Two time factors emerged, one around immediacy and the other around 24-hour access. Participants said they were attracted by the immediate and quick access to a counselor. In this situation, contact was typically in response to distress related to gambling behavior and wanting to speak with someone immediately. For others, accessing online counseling was a spontaneous decision that was facilitated by the absence of an appointment process: “It was available; I saw the literature at the club earlier tonight and thought I’d give it a go” (female, 40-44 age group, 3:14 am).
Similarly, 24-hour access was attractive as it provided a help-seeking option at a convenient time, including evenings, overnight, and weekends. A small number of participants described a preference for accessing online counseling from home. For these participants, the physical comfort and not having to go to an office was attractive.
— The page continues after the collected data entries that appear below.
Source: an optimization exercise on an open RTL-to-GDS flow (aim: small area and a short achievable clock period). Production flows keep margins and buffers that such runs may drop.

==> flow/design.v <==
function [63:0] gf_x;
  input [63:0] a;
  begin
    gf_x = {a[62:0], 1'b0} ^ (a[63] ? 64'h1B : 64'h0);
  end
endfunction
function [63:0] gf_xinv;
  input [63:0] a;
  begin
    gf_xinv = {a[0], a[63:1]} ^ (a[0] ? 64'hD : 64'h0);
  end
endfunction
function [63:0] gf_xk;
  input [63:0] a;
  input integer k;
  integer i;
  reg [63:0] t;
  begin
    t = a;
    for (i = 0; i < k; i = i + 1) t = gf_x(t);
    gf_xk = t;
  end
endfunction
function [63:0] gf_xinvk;
  input [63:0] a;
  input integer k;
  integer i;
  reg [63:0] t;
  begin
    t = a;
    for (i = 0; i < k; i = i + 1) t = gf_xinv(t);
    gf_xinvk = t;
  end
endfunction
module dfc_encoder (
  input  wire         clk,
  input  wire         rst,
  input  wire         in_valid,
  input  wire [511:0] in_data,
  input  wire [1:0]   in_dir,
  input  wire         in_poison,
  output reg          out_valid,
  output reg  [127:0] out_cb
);
function [63:0] gf_x;
  input [63:0] a;
  begin
    gf_x = {a[62:0], 1'b0} ^ (a[63] ? 64'h1B : 64'h0);
  end
endfunction
function [63:0] gf_xinv;
  input [63:0] a;
  begin
    gf_xinv = {a[0], a[63:1]} ^ (a[0] ? 64'hD : 64'h0);
  end
endfunction
function [63:0] gf_xk;
  input [63:0] a;
  input integer k;
  integer i;
  reg [63:0] t;
  begin
    t = a;
    for (i = 0; i < k; i = i + 1) t = gf_x(t);
    gf_xk = t;
  end
endfunction
function [63:0] gf_xinvk;
  input [63:0] a;
  input integer k;
  integer i;
  reg [63:0] t;
  begin
    t = a;
    for (i = 0; i < k; i = i + 1) t = gf_xinv(t);
    gf_xinvk = t;
  end
endfunction
  reg [63:0] w [0:7];
  integer d, b;
  always @* begin
    for (d = 0; d < 8; d = d + 1)
      for (b = 0; b < 16; b = b + 1)
        w[d][4*b +: 4] = in_data[32*b + 4*d +: 4];
  end
  reg [63:0] tgt, x, y, v, p, z, w8, w9;
  reg [63:0] sk [0:6];
  integer l, i;
  always @* begin
    tgt = 64'h0;
    tgt[32] = in_dir[0];
    tgt[33] = in_dir[1];
    tgt[40] = in_poison;
    x = ((w[0] ^ w[1]) ^ (w[2] ^ w[3])) ^ ((w[4] ^ w[5]) ^ (w[6] ^ w[7]));
    y = ((gf_xinvk(w[0], 8) ^ gf_xinvk(w[1], 7)) ^ (gf_xinvk(w[2], 6) ^ gf_xinvk(w[3], 5)))
      ^ ((gf_xinvk(w[4], 4) ^ gf_xinvk(w[5], 3)) ^ (gf_xinvk(w[6], 2) ^ gf_xinvk(w[7], 1)))
      ^ gf_xinvk(tgt, 8);
    v = x ^ y;
    sk[0] = v;
    for (l = 0; l < 6; l = l + 1) begin
      sk[l+1] = sk[l];
      for (i = 0; i < 64; i = i + 1)
        if ((i >> l) & 1)
          sk[l+1][i] = sk[l][i] ^ sk[l][((i >> l) << l) - 1];
    end
    p = sk[6];
    z = p;
    z[0] = p[63] ^ v[0];
    z[3] = p[63] ^ p[3];
    w9 = z;
    w8 = x ^ w9;
  end
  reg [127:0] cb;
  integer k;
  always @* begin
    for (k = 0; k < 16; k = k + 1)
      cb[8*k +: 8] = {w9[4*k +: 4], w8[4*k +: 4]};
  end
  always @(posedge clk) begin
    if (rst) out_valid <= 1'b0;
    else     out_valid <= in_valid;
    out_cb <= cb;
  end
endmodule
For others, online counseling provided a low cost option in which a landline was not available to call a helpline (mobile telephone calls to helplines are charged at standard call rate).
Service System Access
Approximately one-third (34.2%) of participants stated the reason for using online counseling was related to service system access, although only 17.3% cited service system access as a reason for recommending online counseling to others. Specifically, 16.7% of participants identified online counseling as a good first step in both disclosing the gambling problem for the first time and accessing counseling: “I thought that it was a good place to start to get a feel for what I should and may expect from going to see a counselor face to face. It was a good first step and the online counselor provided information for me to go see a counselor” (male, 30-34 age group).
Sixteen participants cited dissatisfaction with other help (7.2%). This included a range of issues, such as wait lists or helplines not answering and unsatisfying interactions with counselors from other services. Some participants said they had tried everything else and were seeking a different perspective. In addition, 4 participants said that they did not know what other services were available or were not able to find any information on other options.
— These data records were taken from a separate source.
What follows belongs to an exercise in optimizing a design on an open flow for small area and few clock cycles; a production flow would make more cautious choices.
In this exercise RTL edits were held to simulation tests only and were not proved equivalent to the original.
No activity file was given, so power comes from the tool's default toggle rates.

v38:
## tdc_calc
module tdc_calc (
    input  wire        clk,
    input  wire        rst,           
    input  wire        cmd_valid,
    output wire        cmd_ready,
    input  wire [1:0]  cmd_op,        
    input  wire [23:0] cmd_s1,        
    input  wire [23:0] cmd_s2,        
    input  wire [31:0] cmd_r,         
    input  wire [20:0] cmd_k_start,   
    input  wire [20:0] cmd_k_stop,    
    output reg         cal_done,
    output reg         cal_pass,
    output wire [31:0] gain,
    output wire [15:0] offset,
    output wire [31:0] m1,
    output wire [31:0] m2,
    output reg         res_done,
    output wire [47:0] value,
    output wire [31:0] vmin,
    output wire [31:0] vmax,
    output wire        order_rev,
    output wire        below_res,
    output wire [15:0] shots,
    output wire [15:0] rev
);
Settings: LEC_CHECK=0, CAP_MARGIN=20, CELL_PAD_IN_SITES_DETAIL_PLACEMENT=3, CELL_PAD_IN_SITES_GLOBAL_PLACEMENT=3, CORE_MARGIN=2, CORE_UTILIZATION=30, CTS_BUF_LIST=sky130_fd_sc_hd__clkbuf_8, CTS_CLUSTER_DIAMETER=60, CTS_CLUSTER_SIZE=15, SLEW_MARGIN=20, SYNTH_HIERARCHICAL=1, SYNTH_MINIMUM_KEEP_SIZE=0; clock period 30.0 ns.
run.sh (not shown) runs the stock make flow with config.mk's settings and CLKGATE_MAP_FILE= SYNTH_SCRIPT=/design/flow/synth_recipe.tcl, a recipe that flattens the netlist after the stock synthesis.
v38 went all the way through synthesis, placement and routing and the layout is clean on timing, DRC and antenna.
Testbench counts of v38, summed over its fixed seeds: cycles 30,203.
Setup changes, v38 to v4
-- flow/config.mk --
<<< v38, line 7
export LEC_CHECK = 0
export CAP_MARGIN = 20
export CELL_PAD_IN_SITES_DETAIL_PLACEMENT = 3
export CELL_PAD_IN_SITES_GLOBAL_PLACEMENT = 3
export CORE_MARGIN = 2
export CORE_UTILIZATION = 30
>>> v4, line 7
export LEC_CHECK = 0
export CAP_MARGIN = 20
export CELL_PAD_IN_SITES_DETAIL_PLACEMENT = 2
export CELL_PAD_IN_SITES_GLOBAL_PLACEMENT = 2
export CORE_MARGIN = 2
export CORE_UTILIZATION = 30
### Flow results
- Looking at the reports, v4 completed the entire flow and the layout it produced met the timing, design-rule and antenna checks.
- Placed instance area delta (v38 -> v4): insignificant
- The higher fmax came out of v38.
- Going from v38 to v4, total via count after detailed routing decreased by about 1% relative to the old numbers; overall routed net length decreased by 8.3% relative to the old numbers.
Changes in v57 relative to v4:
-- flow/config.mk --
<<< v4, line 12
export CORE_UTILIZATION = 30
export CTS_BUF_LIST = sky130_fd_sc_hd__clkbuf_8
export CTS_CLUSTER_DIAMETER = 60
export CTS_CLUSTER_SIZE = 15
export SLEW_MARGIN = 20
export SYNTH_HIERARCHICAL = 1
>>> v57, line 12
export CORE_UTILIZATION = 30
export CTS_BUF_LIST = sky130_fd_sc_hd__clkbuf_8
export CTS_CLUSTER_DIAMETER = 50
export CTS_CLUSTER_SIZE = 20
export SLEW_MARGIN = 20
export SYNTH_HIERARCHICAL = 1
[summary]
- In summary, v57 completed successfully, with a layout that passed the timing, design-rule and antenna checks.
- Post-route worst setup slack for v57: 0.024 ns down relative to v4
- Post-route total power, v4 and v57: larger value in v57
- The average routed wire per standard cell was comparable across v4 and v57.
Referral to online counseling via advertising, word of mouth, and referral from other services was stated as a reason for using online counseling by 16 participants. Advertising and word of mouth were the reasons 11 participants came to the site, and included online and television advertising, as well as information found via search engines, gambling venues, or other websites. Two participants said that they chanced across the site and decided to “give it a go.” For 5 participants, online counseling provided a referral to other forms of help: “Initially did online counseling to enquire about face-to-face counseling. It was also an opportunity to experience it for the first time” (male, 35-39 age group).
Only 3 participants stated they used online counseling as an adjunct to other treatment. For these participants, it was a method of accessing support between counseling appointments, for relapse prevention, or when their counselor was unavailable.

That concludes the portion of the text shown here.